Packet Log Analytics
Introduction
Packet logs provide a wire-level view of network activity. Each packet captures source/destination addresses, ports, protocol, timing, sizes and flags—enough detail to reconstruct conversations, baseline normal traffic, and catch abnormalities in real time. Conatix uses deep-learning models to learn those baselines and surface anomalies such as scans, floods, unusual protocol mixes, and lateral movement—without relying on brittle rule sets.
What We Analyze
- Packet volumes and burst patterns across time windows.
- Protocol distribution shifts (e.g., UDP spikes vs. TCP data/connect events).
- TCP flag irregularities (SYN, ACK, RST, FIN) that indicate scans or resets.

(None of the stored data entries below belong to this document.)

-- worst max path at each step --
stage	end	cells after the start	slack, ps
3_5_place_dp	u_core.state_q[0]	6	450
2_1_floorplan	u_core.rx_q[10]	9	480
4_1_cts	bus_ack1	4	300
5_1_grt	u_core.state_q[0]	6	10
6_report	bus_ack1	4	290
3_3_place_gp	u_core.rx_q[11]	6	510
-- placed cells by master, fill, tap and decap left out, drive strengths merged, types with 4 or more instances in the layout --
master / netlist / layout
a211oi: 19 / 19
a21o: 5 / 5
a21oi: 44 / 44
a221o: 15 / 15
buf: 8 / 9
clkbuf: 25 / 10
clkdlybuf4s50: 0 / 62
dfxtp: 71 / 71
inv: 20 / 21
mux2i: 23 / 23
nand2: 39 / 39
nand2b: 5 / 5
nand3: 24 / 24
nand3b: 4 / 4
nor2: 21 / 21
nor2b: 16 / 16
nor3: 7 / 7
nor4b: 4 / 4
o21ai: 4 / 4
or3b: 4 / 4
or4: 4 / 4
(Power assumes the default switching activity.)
`config.mk`:
```
export PLATFORM = sky130hd
export DESIGN_NAME = nco_phase_gen
export DESIGN_NICKNAME = d
export VERILOG_FILES = /design/src/rtl/nco_pkg.sv /design/src/rtl/nco_lfsr.sv /design/src/rtl/nco_phase_gen.sv
export SDC_FILE = /design/constraint.sdc
export NUM_CORES = 1
export LEC_CHECK = 0
export ABC_CLOCK_PERIOD_IN_PS = 11100
export CORE_MARGIN = 2
export CORE_UTILIZATION = 30
export DETAILED_ROUTE_END_ITERATION = 10
export PLACE_DENSITY_LB_ADDON = 0.12
export SYNTH_ARGS = -nofsm -noshare
export SYNTH_HDL_FRONTEND = slang
export SYNTH_SLANG_ARGS = --single-unit
export TNS_END_PERCENT = 10
```
`constraint.sdc`:
```
create_clock -name clk -period 11.1 [get_ports clk]
set_clock_uncertainty 0.1 [all_clocks]
set_input_delay 2.22 -clock clk [delete_from_list [all_inputs] [get_ports clk]]
set_output_delay 2.22 -clock clk [all_outputs]
set_load 0.01 [all_outputs]
```
`src/rtl/nco_pkg.sv`:
```
// Shared constants and helpers for the NCO phase generator slice.
// Latency: n/a (package only).
// Backpressure: n/a (package only).
package nco_pkg;

  // Default accumulator and output phase widths.
  localparam int unsigned NCO_ACC_W_DEF = 32;
  localparam int unsigned NCO_PH_W_DEF  = 12;

  // Dither LFSR: x^16+x^14+x^13+x^11+1 in right-shifting Galois form.
  localparam int unsigned LFSR_W    = 16;
  localparam logic [15:0] LFSR_POLY = 16'hB400;
  localparam logic [15:0] LFSR_SEED = 16'hACE1;

  // One Galois step: shift right, fold the polynomial back in when bit 0 falls out.
  function automatic logic [15:0] lfsr_next(input logic [15:0] s);
    logic [15:0] r;
    r = s >> 1;
    if (s[0]) begin
      r = r ^ LFSR_POLY;
    end
    return r;
  endfunction

  // Number of dither bits: the truncated low bits, never more than the LFSR provides.
  function automatic int unsigned dither_w(input int unsigned acc_w, input int unsigned ph_w);
    int unsigned d;
    d = acc_w - ph_w;
    if (d > LFSR_W) begin
      d = LFSR_W;
    end
    return d;
  endfunction

endpackage

```
`src/rtl/nco_lfsr.sv`:
```
// 16-bit Galois LFSR producing a pseudo-random dither word, advanced by en.
// Latency: new state visible one clock after each en.
// Backpressure: none; free-running on en, state held otherwise.
module nco_lfsr
  import nco_pkg::*;
(
  input  logic        clk,
  input  logic        rst_n,
  input  logic        en,
  output logic [15:0] lfsr_q
);

  // Advance one step per sample strobe; seed restored on reset.
  always_ff @(posedge clk or negedge rst_n) begin
    if (!rst_n) begin
      lfsr_q <= LFSR_SEED;
    end else if (en) begin
      lfsr_q <= lfsr_next(lfsr_q);
    end
  end

endmodule

```
`src/rtl/nco_phase_gen.sv`:
```
// NCO phase generator: accumulates a shadowed tuning word per en, adds an offset, emits PH_W phase.
// Latency: en in cycle N gives phase/phase_valid in N+1; new FTW steps from the en after the applying en.
// Backpressure: ftw_ready low while the shadow holds an unapplied word; offset always accepted.
// Optional spur-whitening dither on the truncated bits is built when NCO_DITHER_EN is defined.
module nco_phase_gen
  import nco_pkg::*;
#(
  parameter int unsigned ACC_W = NCO_ACC_W_DEF,
  parameter int unsigned PH_W  = NCO_PH_W_DEF
) (
  input  logic             clk,
  input  logic             rst_n,
  input  logic             en,
  input  logic             sync,
  input  logic [ACC_W-1:0] ftw_data,
  input  logic             ftw_valid,
  output logic             ftw_ready,
  input  logic [PH_W-1:0]  pofs_data,
  input  logic             pofs_valid,
  output logic [PH_W-1:0]  phase,
  output logic             phase_valid,
  output logic             ftw_applied
);

  // Catch illegal parameterisations at elaboration time.
  if (PH_W > ACC_W || PH_W == 0) begin : g_bad_ph_w
    $error("nco_phase_gen: PH_W must be in 1..ACC_W");
  end
  if (ACC_W < 16 || ACC_W > 48) begin : g_bad_acc_w
    $error("nco_phase_gen: ACC_W must be in 16..48");
  end

  logic [ACC_W-1:0] acc;
  logic [ACC_W-1:0] ftw_act;
  logic [ACC_W-1:0] ftw_shadow;
  logic             shadow_full;
  logic             sync_pend;
  logic [PH_W-1:0]  pofs;

  logic             ftw_xfer;
  logic             apply_now;
  logic             zero_acc;
  logic [ACC_W-1:0] acc_next;
  logic [ACC_W-1:0] acc_dith;
  logic [PH_W-1:0]  phase_trunc;

  // Shadow accepts a word only when empty, so capture and apply never coincide.
  assign ftw_ready = !shadow_full;
  assign ftw_xfer  = ftw_valid && !shadow_full;
  assign apply_now = en && shadow_full;

  // A sync arriving with en zeroes on that same en; otherwise it waits in sync_pend.
  assign zero_acc  = sync || sync_pend;
  assign acc_next  = zero_acc ? '0 : (acc + ftw_act);

`ifdef NCO_DITHER_EN
  localparam int unsigned DITH_W = dither_w(ACC_W, PH_W);

  logic [15:0] lfsr_q;

  nco_lfsr u_lfsr (
    .clk    (clk),
    .rst_n  (rst_n),
    .en     (en),
    .lfsr_q (lfsr_q)
  );

  // Dither only perturbs the value being truncated; the accumulator stays exact.
  if (DITH_W > 0) begin : g_dith
    logic [ACC_W-1:0] dith_ext;
    assign dith_ext = {{(ACC_W-DITH_W){1'b0}}, lfsr_q[DITH_W-1:0]};
    assign acc_dith = acc_next + dith_ext;
    if (DITH_W < 16) begin : g_lfsr_spare
      logic lfsr_spare;
      assign lfsr_spare = ^lfsr_q[15:DITH_W];
    end
  end else begin : g_nodith
    logic lfsr_spare;
    assign lfsr_spare = ^lfsr_q;
    assign acc_dith   = acc_next;
  end
`else
  assign acc_dith = acc_next;
`endif

  assign phase_trunc = acc_dith[ACC_W-1 -: PH_W];

  // Tuning-word shadow: capture on handshake, promote to active on the next en.
  always_ff @(posedge clk or negedge rst_n) begin
    if (!rst_n) begin
      ftw_shadow  <= '0;
      shadow_full <= 1'b0;
      ftw_act     <= '0;
      ftw_applied <= 1'b0;
    end else begin
      ftw_applied <= apply_now;
      if (apply_now) begin
        ftw_act     <= ftw_shadow;
        shadow_full <= 1'b0;
      end else if (ftw_xfer) begin
        ftw_shadow  <= ftw_data;
        shadow_full <= 1'b1;
      end
    end
  end

  // Phase accumulator with deferred sync; the applying en still steps with the old word.
  always_ff @(posedge clk or negedge rst_n) begin
    if (!rst_n) begin
      acc       <= '0;
      sync_pend <= 1'b0;
    end else if (en) begin
      acc       <= acc_next;
      sync_pend <= 1'b0;
    end else if (sync) begin
      sync_pend <= 1'b1;
    end
  end

  // Phase offset register, updated whenever offered.
  always_ff @(posedge clk or negedge rst_n) begin
    if (!rst_n) begin
      pofs <= '0;
    end else if (pofs_valid) begin
      pofs <= pofs_data;
    end
  end

  // Registered phase output: new word on each en, held with valid low otherwise.
  always_ff @(posedge clk or negedge rst_n) begin
    if (!rst_n) begin
      phase       <= '0;
      phase_valid <= 1'b0;
    end else begin
      phase_valid <= en;
      if (en) begin
        phase <= phase_trunc + pofs;
      end
    end
  end

endmodule

```
**Word-level counts from Yosys, hierarchy flattened**

Cells that the tools add are included.

- Register bits: 124

- Add/sub/neg operators: 2
- Mux-type cells: 5
- Bitwise operators: 1
- Reduce and logical (&&, ||, !) cells: 7

Operators by type and width:

| kind | number |
|---|---|
| 32-bit adder | 1 |
| 32-bit 2-to-1 mux | 1 |
| 12-bit adder | 1 |
| 1-bit 2-to-1 mux | 4 |
| 2-bit nonzero test | 2 |
| 1-bit logical AND | 2 |
| 2-bit AND reduction | 1 |
| 1-bit logical NOT | 1 |
| 1-bit logical OR | 1 |
| 1-bit inverter | 1 |

**Logic depth before layout (Yosys ltp)**

Gate-level depths: netlist of the first run.

- Depth after elaboration: 4
- Mapped depth: 20
- Depth with buffers taken out: 20

**Worst setup path after synthesis of the first run**

OpenSTA, ideal clock, no wires.

- Kind: input to register
- Start point: input sync
- End point: register phase[9]
- Library setup time: 125 ps
- Arrival time: 4655 ps
- Required time: 10875 ps
- Setup slack: 6220 ps
- Stages on the path: 12
- Buffers on the path: 1
- Path through: or2_2 > clkbuf_1 > nor2_1 > ha_1 > a21o_1 > a21o_1 > a2111oi_0 > nor3_1 > a41oi_1 > nor2b_1 > xnor2_1 > mux2_2

- Cells in the longest elaborated chain, start to end: 3

RTL lines:

| what | line | source |
|---|---|---|
| from (decl) | nco_phase_gen.sv:14 | `input logic sync,` |
| 1-bit logical OR | nco_phase_gen.sv:53 | `assign zero_acc = sync \|\| sync_pend;` |
| 32-bit 2-to-1 mux | nco_phase_gen.sv:54 | `assign acc_next = zero_acc ? '0 : (acc + ftw_act);` |
| named net acc_dith[21] | nco_phase_gen.sv:44 | `logic [ACC_W-1:0] acc_dith;` |
| 12-bit adder | nco_phase_gen.sv:137 | `phase <= phase_trunc + pofs;` |
| to (signal assigned) | nco_phase_gen.sv:137 |  |
| to (decl) | nco_phase_gen.sv:20 | `output logic [PH_W-1:0] phase,` |

The timed path passes the listed nets, and every way through them passes these cells.
A chain may end at the register's enable or synchronous reset.

**Final worst setup path of the first run**

Same ends and word-level chain as after synthesis.

==> results.yml, run 1 <==
cts:
  cts_made_buffers: 17
  cts-root-buf: "clkbuf_16"
  cts_sinks: 124
  clkTransAtPathRegs_ns: 0.06
  cts_tree: "built"
  cts_setup_buffers: 0
  insertion_delay_ns: 0.41
  ctsResizeCount: 0
  cts_hold_buf: 0
  clock_path_buffers: 2
  htree_num_levels: 4
sta:
  fmax_mhz: 190
  min_period_ns: 5.27
  finalCritPeriodShare: 0.475
  setup_viol: 0
  hold_violations: 0
  tightest_slew_ns: 1.16
  drv_slew: 0
  relSlewSlack: 0.228
  rsz0062_at_grt: "false"
  fin_setup_tns_ns: 0
critical_path:
  cp-start-kind: "input port"
  cp-startpoint: "sync"
  cp.required_ns: 11.30
  crit_path_max_fanout: 16
  critPathBufInv: 1
  crit_path_cell_trace: "clkdlybuf4s50_1, or2_2, nor2_1, ha_1, a21o_1, a21o_1, a2111oi_0, nor3_1, a41oi_1, nor2b_1, xnor2_1, mux2_2"
  slowest_delay_ns: 0.46
  crit_path_end_kind: "flip-flop"
  cp_data_arrival_time_ns: 5.47
  worst_path_dominant_cell_family: "simple AND/OR/NAND/NOR gates"
  r2r_start: "acc[0]$_DFFE_PN0P_"
  slowest_stage: "or2_2"
  path_class: "in -> reg"
  cp_common_cell: "a21o_1"
global_routing:
  grt_pass1_vias: 4630
  grt_pass1_wl_mm: 23.4
  grt_max_degree: 80
  antenna_found_initial: 0
  grtUsageTotal: 0.131
  grt_overflow_total: 0
min_path:
  hold_path_class: "reg -> reg"
  min_from: "acc[19]$_DFFE_PN0P_"
drt:
  routed_wl_mm: 13.9
  drc_errors: 0
  avgViaCountPerCell: 4.85
  drt_iter0_drc: 179
  dr.pass1.iters: 5
  dr_total_vias: 4351
  ant_nets: 0
  wl_per_cell_um: 15.4
yosys:
  synthArstFlopShare: 1.00
  synthCells: 541
  syn_avg_cell_area_um2: 12.1
  ys_ff_latch: 124
  syn_nets: 635
  synth.yosys.warnings: 0
  yosysTopAreaCell: "dfrtp_1"
  synth-edff-count: 0
  yosysSeqAreaShare: 0.475
  yosysUniqueCellTypes: 53
  synth.top_cell.area_share: 0.475
  synthFlopType: "dfrtp_1"
  synth.area.top_cells: "dfrtp_1 (48%), mux2_2 (16%), ha_1 (8.0%)"
  synth_area_um2: 6530
final_layout:
  area_growth_syn_to_layout_pct: 23.8
  nets: 704
  drive_gt1_frac: 0.225
  final_common_cell: "dfrtp_1"
  final_core_util: 0.381
  diodes: 0
  nFillCells: 2059
  final_cell_mix: "dfrtp_1 (124), mux2_2 (91), clkdlybuf4s50_1 (63)"
floorplan:
  initial_core_util: 0.308
  die_w_um: 152
  fp.dieH_um: 152
  dieArea_um2: 23000
  core_um2: 21200
  rows: 53
  ioPinCount: 65
power:
  power_density_nw_per_um2: 289
  ir_worst_vdd_mv: 0.0905
  power_leakage_nw: 3.61
placed_design:
  numPortBuffers: 64
  place_congestion: 0.797
  dp_hpwl_mm: 9.53
flow_run:
  maxCapViolCount: 0
outcome:
  status: "complete, no violations"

- 5-tuple flow behaviors (source/destination IP/port + protocol) and deviations from baselines.
- Latency/throughput outliers, fragmentation, and retransmission indicators.
Common Terms (Quick Reference)
- Packet: The smallest unit of network transmission; analyzed to detect fine-grained anomalies.
- Flow (5-tuple): Grouping of packets by src IP, dst IP, src port, dst port, protocol; core to behavior tracking.
- Protocol: Communication rules (e.g., TCP, UDP, ICMP). Different protocols imply different risks and performance traits.
- TCP Flags: Bits that describe connection state (SYN, ACK, RST, FIN); abnormal patterns are strong threat signals.
- Throughput: Effective data delivered per unit time; drops often indicate congestion or faults.
- Latency: Time for a packet to traverse the path; persistent spikes may reflect routing or capacity issues.
- Ports: Logical endpoints (e.g., 53/DNS, 443/HTTPS); unexpected open/active ports are common indicators.
- TTL: Time-to-Live prevents infinite routing; unusual TTL can hint at spoofing or atypical paths.
- MTU/MSS: Maximum frame/segment sizes; mismatches cause fragmentation and throughput penalties.
How to Read Typical Packet Metrics
- Count: Total number of anomalies or events in the selected window.
- Heatmap of Anomalies by Day: Calendar-style density view for spotting recurring hotspots by date/hour.
- Top Anomaly Reasons: Ranked breakdown (e.g., Port Scan, UDP Burst, Auth Failures) to prioritize response.
- Packet Volume Over Time: Time-series of packets; spikes can indicate scans, floods or workload surges.
- UDPv4 / TCP_DATAv4 / TCP_CONNECTv4: Example protocol/event classes commonly tracked; values like 468 / 211 / 50 indicate counts within the time range.